Nothing below is to be printed except the lines between the line holding "export HOLD_SLACK_MARGIN = 0.05" and the line holding "create_clock -name clk", inclusive, each exactly as it appears.
+++++
[src/hw/rtl/rmq_pkg.sv]
// shared types, constants and helper functions of the rotation matrix to quaternion converter
package rmq_pkg;

	localparam int Q_W       = 32;  // width of every rotation, translation and quaternion word
	localparam int IN_N      = 12;  // words in one input beat
	localparam int OUT_N     = 4;   // quaternion words in one output beat
	localparam int RAD_W     = 62;  // radicand, remainder and shifted-root width
	localparam int ROOT_W    = 31;  // bits of every root
	localparam int MAG_W     = 33;  // magnitude of an off-diagonal sum
	localparam int QB_W      = 32;  // quotient bits kept by the divider chain
	localparam int WRK_W     = 36;  // signed working width of the front-end sums
	localparam int NR        = 5;   // roots taken side by side
	localparam int HALF_SH   = 28;  // half root: radicand is a * 2^28
	localparam int PIV_SH    = 29;  // pivot root: radicand is a * 2^29
	localparam int DIV_SH    = 28;  // s / (4p) is s * 2^28 / p
	localparam int OVF_SH    = 4;   // quotient reaches 2^32 when mag >= 16 p
	localparam int CFG_W     = 31;
	localparam int CFG_IDX_W = 2;

	// root lanes
	localparam int LW = 0;
	localparam int LX = 1;
	localparam int LY = 2;
	localparam int LZ = 3;
	localparam int LP = 4;

	// trace-branch word slots, same order as the output beat
	localparam int QX = 0;
	localparam int QY = 1;
	localparam int QZ = 2;
	localparam int QW = 3;

	localparam logic [CFG_W-1:0] ZERO_THR_RST = 31'd16;
	localparam logic [CFG_W-1:0] POS_TOL_RST  = 31'd66;

	typedef enum logic [CFG_IDX_W-1:0] {
		REG_ZERO_THR = 2'd0,
		REG_POS_TOL  = 2'd1
	} reg_idx_t;

	typedef enum logic [1:0] {
		PIV_X = 2'd0,
		PIV_Y = 2'd1,
		PIV_Z = 2'd2
	} piv_t;

	typedef struct packed {
		logic             neg_x;
		logic             neg_y;
		logic             neg_z;
		piv_t             piv;
		logic [MAG_W-1:0] mag_a;
		logic [MAG_W-1:0] mag_b;
		logic             neg_a;
		logic             neg_b;
		logic             imprecise;
	} side_t;

	typedef struct packed {
		logic [NR-1:0][RAD_W-1:0] rem;
		logic [NR-1:0][RAD_W-1:0] res;
		side_t                    side;
	} sq_t;

	typedef struct packed {
		logic [RAD_W-1:0]            rem_a;
		logic [RAD_W-1:0]            rem_b;
		logic [QB_W-1:0]             q_a;
		logic [QB_W-1:0]             q_b;
		logic                        ovf_a;
		logic                        ovf_b;
		logic [ROOT_W-1:0]           p;
		logic [OUT_N-1:0][Q_W-1:0]   tq;
		logic                        use_trace;
		piv_t                        piv;
		logic                        neg_a;
		logic                        neg_b;
		logic                        imprecise;
	} dv_t;

	// apply sign and saturate an unsigned quotient to the signed output range
	function automatic logic [Q_W-1:0] sat_quot(input logic [QB_W-1:0] q, input logic ovf,
			input logic neg);
		logic [Q_W-1:0] r;
		if (!neg) begin
			if (ovf || q[QB_W-1]) r = {1'b0, {(Q_W-1){1'b1}}};
			else r = q;
		end else begin
			if (ovf || (q > {1'b1, {(QB_W-1){1'b0}}})) r = {1'b1, {(Q_W-1){1'b0}}};
			else r = -q;
		end
		return r;
	endfunction

	// signed output word from a root magnitude
	function automatic logic [Q_W-1:0] signed_root(input logic [ROOT_W-1:0] h, input logic neg);
		logic [Q_W-1:0] m;
		m = Q_W'(h);
		return neg ? -m : m;
	endfunction

endpackage
[config.mk]
export PLATFORM = sky130hd
export DESIGN_NAME = aim_velocity_normalizer
export DESIGN_NICKNAME = d
export VERILOG_FILES = /design/src/sv/avn_pkg.sv /design/src/sv/avn_front.sv /design/src/sv/avn_div_stage.sv /design/src/sv/aim_velocity_normalizer.sv
export SDC_FILE = /design/constraint.sdc
export NUM_CORES = 2
export LEC_CHECK = 0
export ABC_AREA = 1
export BUFFER_PORTS_ARGS = -buffer_cell sky130_fd_sc_hd__clkbuf_2
export CORE_ASPECT_RATIO = 0.7
export CORE_MARGIN = 3
export CORE_UTILIZATION = 35
export CTS_CLUSTER_DIAMETER = 40
export DETAILED_ROUTE_END_ITERATION = 16
export HOLD_SLACK_MARGIN = 0.05
export SLEW_MARGIN = 20
export SYNTH_ARGS = -nofsm -noshare
export SYNTH_HDL_FRONTEND = slang
export SYNTH_SLANG_ARGS = --single-unit
[constraint.sdc]
create_clock -name clk -period 53.1 [get_ports clk]
set_input_delay 7.965 -clock clk [delete_from_list [all_inputs] [get_ports clk]]
set_output_delay 7.965 -clock clk [all_outputs]
set_load 0.05 [all_outputs]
+++++
§ **EXERCISE RESULT**:
export HOLD_SLACK_MARGIN = 0.05
export SLEW_MARGIN = 20
export SYNTH_ARGS = -nofsm -noshare
export SYNTH_HDL_FRONTEND = slang
export SYNTH_SLANG_ARGS = --single-unit
[constraint.sdc]
create_clock -name clk -period 53.1 [get_ports clk]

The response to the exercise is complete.